É possível identificar os vários sinais do problema

Constança Tatsch
| Tempo de leitura: 2 min

Muito importante, a prevenção ao suicídio ficou ainda mais urgente em meio à pandemia da Covid-19. Para Ricardo Braga, psiquiatra e especialista em psicoterapia, algumas pessoas sentiram a onda de solidariedade que veio com a crise e tiveram contato com seus médicos por videoconferência, mas outras ficaram mais expostas nesse período.

"Abandono, desemprego, divórcio, assim como abuso de drogas e álcool fazem com que a pessoa tenha mais risco de cair em depressão. Se tiver pensamentos suicidas e impulsividade, tem maior risco de cometer suicídio", diz Braga.

Para a psicóloga, suicidologista e autora de livros sobre o assunto, Karina Okajima Fukumitsu, a pandemia pode agravar transtornos mentais. "A Associação Brasileira de Psiquiatria traz na cartilha os quatro Ds: desesperança, desamparo, desespero e depressão. Coisas que muita gente tem vivido. Além da depressão, há problemas atrelados ao suicídio, como transtorno bipolar, esquizofrenia, borderline, dependência de álcool e drogas e outros, que envolvem sofrimentos existenciais. Eu chamo de um processo de "morrência". A pessoa deixa de acreditar no que é importante na vida", ressalta.

Durante o processo, o indivíduo deixa de sentir prazer na vida, fica carente, acumula frustrações afetivas (e na impossibilidade de agir contra quem as feriu, coloca a energia contra si mesma) e perde a tolerância existencial (quer que as coisas sejam exatamente do jeito que pensa que devem ser, não aceitando o que é diferente ou passageiro).
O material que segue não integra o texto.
## updateNeuron
module updateNeuron
(
	input						clk				,
	input						rst_n			,
	input						i_run			,
	input						i_init			,
	input						i_s_lern		,
	input						i_s_infr		,
	input signed 	[24:0]  	exc_current		,
	input signed 	[24:0]  	inh_current		,
	output 						o_s_init		,
	output						o_spike			,
	output						o_valid			,
	output			[4:0]		o_neuron_idx	,
	output			[49:0]		d_c				,
	output			[4:0]		addr_c			,
	output						ce_c			,
	output						we_c			,
	input			[49:0]		q_c				,
	output			[54:0]		d_m				,
	output			[4:0]		addr_m			,
	output						ce_m			,
	output						we_m			,
	input			[54:0]		q_m
);
wire 					s_idle					;
wire 					s_init					;
wire 					s_read					;
wire 					s_calc					;
wire 					s_wrte					;
wire 					s_done					;
reg 			[3:0] 	fsm						;
reg 			[2:0] 	c_state					;
reg 			[2:0] 	n_state					;
reg 			[4:0] 	neuron_idx				;
reg signed 		[24:0] 	exc_cur_buf				;
reg signed 		[24:0] 	inh_cur_buf				;
wire signed 	[24:0] 	c_ge					;
wire signed 	[24:0] 	c_gi					;
wire signed 	[24:0] 	c_vm					;
wire signed 	[24:0] 	c_vt					;
wire 					c_ref_check				;
wire 			[3:0] 	c_ref_count				;
wire signed 	[24:0] 	e_rest = 25'd5242880	;		 
wire signed 	[24:0] 	e_exc = 25'd6881280		;		 
wire signed 	[24:0] 	e_inh = 25'd3604480		;		 
wire signed 	[24:0] 	thresh_add  = 25'd11240	;	 
wire signed 	[24:0] 	inh_max = 25'd655360	;		 
reg signed 		[24:0] 	mult_1_in_1				;
reg signed 		[17:0] 	mult_1_in_2				;
reg signed 		[24:0] 	mult_2_in_1				;
reg signed 		[17:0] 	mult_2_in_2				;
reg signed 		[24:0] 	add_max					;	
reg signed 		[42:0] 	mult_1_out				;
reg signed 		[42:0] 	mult_2_out				;
reg signed 		[24:0] 	n_ge					;
reg signed 		[24:0] 	n_gi					;
reg signed 		[24:0] 	n_vm					;
reg signed 		[24:0] 	n_vt					;
reg 					n_ref_check				;
reg 			[3:0] 	n_ref_count				;
reg 					fire					;
localparam S_IDLE = 3'b000;
localparam S_READ = 3'b001;
  ...
For scale: roughly 5700 cells after synthesis, about 580 flip-flops, about 290 I/O pins.
clock: 8.99 ns
lec_check: 0
cap_margin: 20
core_margin: 2
core_utilization: 40
slew_margin: 20
run.sh (not shown) runs the stock make flow with config.mk's settings and CLKGATE_MAP_FILE=.
Edit:
- CORE_UTILIZATION: 40 -> 60
- SETUP_SLACK_MARGIN: unset -> 1.39
- clock period: 8.99 -> 5.28 ns (I/O delays scaled with it)
Outcome: This time the run produced a layout that fails on setup timing. Via count rose by 5.6%. First-iteration DRC count grows by 1.1%. Synthesized cell count is unchanged. Combinational power came out higher by 100%. Die area shrinks by 33%. Final cell count came out lower by 1.7%.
"Tem que haver compreensão sobre o suicídio, não há uma causa só. Muitas vezes, as pessoas falam que querem se matar porque querem matar a parte que está em sofrimento. O suicídio é a comunicação de uma dor sentida e não consentida, nem por quem está no entorno dela nem por ela mesma", explica Fukumitsu.
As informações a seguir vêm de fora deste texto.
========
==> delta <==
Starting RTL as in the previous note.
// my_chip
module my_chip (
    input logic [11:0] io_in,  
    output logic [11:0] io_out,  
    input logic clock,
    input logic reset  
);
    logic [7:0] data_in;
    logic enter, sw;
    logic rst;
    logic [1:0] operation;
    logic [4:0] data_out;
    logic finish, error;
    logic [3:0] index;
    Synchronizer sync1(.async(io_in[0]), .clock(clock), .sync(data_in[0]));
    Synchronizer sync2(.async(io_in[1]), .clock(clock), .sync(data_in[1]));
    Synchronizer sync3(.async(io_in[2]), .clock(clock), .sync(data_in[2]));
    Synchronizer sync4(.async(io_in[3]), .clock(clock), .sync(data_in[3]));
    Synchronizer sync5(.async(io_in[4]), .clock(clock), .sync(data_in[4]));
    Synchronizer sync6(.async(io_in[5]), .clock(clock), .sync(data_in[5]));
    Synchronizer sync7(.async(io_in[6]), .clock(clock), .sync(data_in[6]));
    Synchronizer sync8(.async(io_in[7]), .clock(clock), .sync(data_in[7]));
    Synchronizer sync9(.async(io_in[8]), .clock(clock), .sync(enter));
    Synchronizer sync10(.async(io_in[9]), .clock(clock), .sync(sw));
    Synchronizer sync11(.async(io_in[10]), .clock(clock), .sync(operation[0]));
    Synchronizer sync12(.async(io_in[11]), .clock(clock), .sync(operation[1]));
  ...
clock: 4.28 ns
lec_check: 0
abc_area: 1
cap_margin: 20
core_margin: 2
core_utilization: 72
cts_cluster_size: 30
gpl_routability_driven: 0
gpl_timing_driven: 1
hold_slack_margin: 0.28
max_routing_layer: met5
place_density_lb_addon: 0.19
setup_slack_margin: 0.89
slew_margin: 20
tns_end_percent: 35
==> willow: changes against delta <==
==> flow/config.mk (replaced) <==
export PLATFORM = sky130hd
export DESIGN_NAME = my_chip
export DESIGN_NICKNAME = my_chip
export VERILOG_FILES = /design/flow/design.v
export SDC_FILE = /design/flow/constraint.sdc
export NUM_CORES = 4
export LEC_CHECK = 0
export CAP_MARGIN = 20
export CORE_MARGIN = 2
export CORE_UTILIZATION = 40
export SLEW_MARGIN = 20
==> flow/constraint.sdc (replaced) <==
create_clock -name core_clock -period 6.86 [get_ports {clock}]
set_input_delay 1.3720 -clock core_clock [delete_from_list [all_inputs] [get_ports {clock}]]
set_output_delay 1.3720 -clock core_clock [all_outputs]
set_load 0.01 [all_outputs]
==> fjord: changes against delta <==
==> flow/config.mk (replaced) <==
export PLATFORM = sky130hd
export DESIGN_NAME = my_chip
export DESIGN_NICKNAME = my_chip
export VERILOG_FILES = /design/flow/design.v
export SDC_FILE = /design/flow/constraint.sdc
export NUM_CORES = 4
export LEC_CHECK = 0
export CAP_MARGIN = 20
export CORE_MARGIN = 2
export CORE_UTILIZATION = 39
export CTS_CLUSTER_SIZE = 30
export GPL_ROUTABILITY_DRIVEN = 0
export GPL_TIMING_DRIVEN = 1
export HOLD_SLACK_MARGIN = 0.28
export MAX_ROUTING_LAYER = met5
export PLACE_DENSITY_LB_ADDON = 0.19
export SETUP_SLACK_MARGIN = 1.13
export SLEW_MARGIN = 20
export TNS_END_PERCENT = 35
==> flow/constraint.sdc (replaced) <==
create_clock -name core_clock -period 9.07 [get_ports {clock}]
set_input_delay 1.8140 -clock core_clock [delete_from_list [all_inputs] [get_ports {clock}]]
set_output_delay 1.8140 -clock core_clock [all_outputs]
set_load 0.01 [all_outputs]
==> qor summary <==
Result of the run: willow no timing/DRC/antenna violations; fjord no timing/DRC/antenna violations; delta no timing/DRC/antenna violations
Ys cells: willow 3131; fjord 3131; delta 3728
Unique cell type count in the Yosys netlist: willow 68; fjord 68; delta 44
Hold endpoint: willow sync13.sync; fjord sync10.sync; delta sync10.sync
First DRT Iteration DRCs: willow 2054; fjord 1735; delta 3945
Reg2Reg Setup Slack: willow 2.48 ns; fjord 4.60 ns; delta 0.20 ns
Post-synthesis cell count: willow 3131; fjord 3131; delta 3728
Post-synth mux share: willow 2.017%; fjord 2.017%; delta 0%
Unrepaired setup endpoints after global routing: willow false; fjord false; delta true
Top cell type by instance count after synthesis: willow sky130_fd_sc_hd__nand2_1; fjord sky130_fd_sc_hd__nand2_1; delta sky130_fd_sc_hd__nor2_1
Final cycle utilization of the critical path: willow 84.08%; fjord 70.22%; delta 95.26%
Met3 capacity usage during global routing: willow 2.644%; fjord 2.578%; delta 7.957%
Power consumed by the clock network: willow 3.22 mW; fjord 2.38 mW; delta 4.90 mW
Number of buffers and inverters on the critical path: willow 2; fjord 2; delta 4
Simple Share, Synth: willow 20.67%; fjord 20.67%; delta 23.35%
Segundo a especialista, as pessoas enxergam sentimentos como tristeza, ódio, frustração, inveja, vergonha e ciúmes como coisas erradas, mas continuam guardando tudo dentro de si. É preciso aprender a lidar com as emoções e comunicá-las, porque 'quem não explode, implode". "Se eu danço com você e você pisa diversas vezes no meu pé, você não é obrigado a saber, eu que sou obrigada a avisar e dizer que dói. Assim você coloca limites, aprende a direcionar a agressividade. É sua capacidade de colocar para fora o que está te machucando, porque se vai para dentro, vira autodestrutivo".